» Requirement
Consider the data that follows and state how many lines contain the string "floorplan", using the number alone.

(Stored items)
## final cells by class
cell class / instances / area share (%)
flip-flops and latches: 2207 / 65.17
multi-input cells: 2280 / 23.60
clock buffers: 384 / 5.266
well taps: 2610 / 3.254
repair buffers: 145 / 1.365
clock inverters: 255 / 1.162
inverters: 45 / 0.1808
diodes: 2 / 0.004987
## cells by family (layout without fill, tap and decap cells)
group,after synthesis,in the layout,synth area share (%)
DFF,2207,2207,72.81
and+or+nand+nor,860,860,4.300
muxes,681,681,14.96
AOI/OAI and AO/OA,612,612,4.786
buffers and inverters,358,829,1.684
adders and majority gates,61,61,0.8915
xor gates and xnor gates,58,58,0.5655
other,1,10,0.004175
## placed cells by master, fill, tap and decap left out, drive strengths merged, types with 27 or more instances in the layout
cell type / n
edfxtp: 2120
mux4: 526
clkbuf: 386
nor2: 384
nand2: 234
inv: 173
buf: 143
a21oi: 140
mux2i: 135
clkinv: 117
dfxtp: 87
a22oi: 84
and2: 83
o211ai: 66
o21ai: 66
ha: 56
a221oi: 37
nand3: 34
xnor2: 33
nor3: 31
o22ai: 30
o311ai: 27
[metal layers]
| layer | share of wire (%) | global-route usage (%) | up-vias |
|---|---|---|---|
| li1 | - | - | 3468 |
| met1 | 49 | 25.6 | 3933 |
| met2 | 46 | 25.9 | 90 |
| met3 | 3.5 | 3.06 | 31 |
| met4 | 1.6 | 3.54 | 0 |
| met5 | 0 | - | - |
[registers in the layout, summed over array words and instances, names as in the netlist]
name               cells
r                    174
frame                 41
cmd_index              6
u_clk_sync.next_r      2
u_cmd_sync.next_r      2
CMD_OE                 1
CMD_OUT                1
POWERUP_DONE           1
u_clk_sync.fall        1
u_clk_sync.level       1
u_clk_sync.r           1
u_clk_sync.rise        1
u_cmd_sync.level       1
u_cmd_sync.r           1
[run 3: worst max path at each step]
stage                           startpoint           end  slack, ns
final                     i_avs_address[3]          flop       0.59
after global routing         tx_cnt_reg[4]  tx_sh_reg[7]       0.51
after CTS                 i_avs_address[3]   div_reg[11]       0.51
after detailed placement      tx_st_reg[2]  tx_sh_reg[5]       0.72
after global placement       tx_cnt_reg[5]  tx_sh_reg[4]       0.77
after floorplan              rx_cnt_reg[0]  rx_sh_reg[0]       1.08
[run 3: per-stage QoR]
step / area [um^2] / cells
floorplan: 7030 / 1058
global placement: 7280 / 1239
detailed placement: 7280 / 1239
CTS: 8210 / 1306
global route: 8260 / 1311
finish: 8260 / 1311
$ cat src/rtl/pin_sync.sv
// Two-flop synchroniser for one keypad input pin
`timescale 1ns/1ps
module pin_sync
(
    input wire logic clk,
    input wire logic rst_b,
    input wire logic d,
    output logic q
);
    logic meta;

    // First stage feeds only the second stage
    always_ff @(posedge clk or negedge rst_b)
    begin
        if (!rst_b)
        begin
            meta <= 1'b0;
            q <= 1'b0;
        end
        else
        begin
            meta <= d;
            q <= meta;
        end
    end
endmodule : pin_sync

$ cat src/rtl/key_pin_channel.sv
// Per-pin assertion decode and pull device selection
`timescale 1ns/1ps
module key_pin_channel
(
    input wire logic clk,
    input wire logic rst_b,
    input wire logic level,
    input wire logic enable,
    input wire logic polarity,
    output logic asserted,
    output logic pull_up,
    output logic pull_down
);
    // Polarity one asserts on high level, zero on low level
    assign asserted = enable & (level == polarity);

    always_ff @(posedge clk or negedge rst_b)
    begin
        if (!rst_b)
        begin
            pull_up <= 1'b0;
            pull_down <= 1'b0;
        end
        else
        begin
            pull_up <= enable & ~polarity;
            pull_down <= enable & polarity;
        end
    end
endmodule : key_pin_channel
`config.mk`:
```
export PLATFORM = sky130hd
export DESIGN_NAME = tx_descriptor_dma_thresholds
export DESIGN_NICKNAME = d
export VERILOG_FILES = /design/src/rtl/txdma_pkg.sv /design/src/rtl/tx_descriptor_dma_thresholds.sv
export SDC_FILE = /design/constraint.sdc
export NUM_CORES = 1
export LEC_CHECK = 0
export BUFFER_PORTS_ARGS = -buffer_cell sky130_fd_sc_hd__buf_2
export CORE_AREA = 5 5 177 128
export DETAILED_ROUTE_END_ITERATION = 10
export DIE_AREA = 0 0 182 133
export PLACE_DENSITY = 0.8
export REMOVE_ABC_BUFFERS = 1
export SLEW_MARGIN = 0
export SYNTH_ARGS = -nofsm -noshare
export SYNTH_HDL_FRONTEND = slang
export SYNTH_SLANG_ARGS = --single-unit
```
`constraint.sdc`:
```
create_clock -name mclk -period 6.16 [get_ports mclk]
set_input_delay 1.54 -clock mclk [delete_from_list [all_inputs] [get_ports mclk]]
set_output_delay 1.54 -clock mclk [all_outputs]
set_load 0.1 [all_outputs]
```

» Written response
2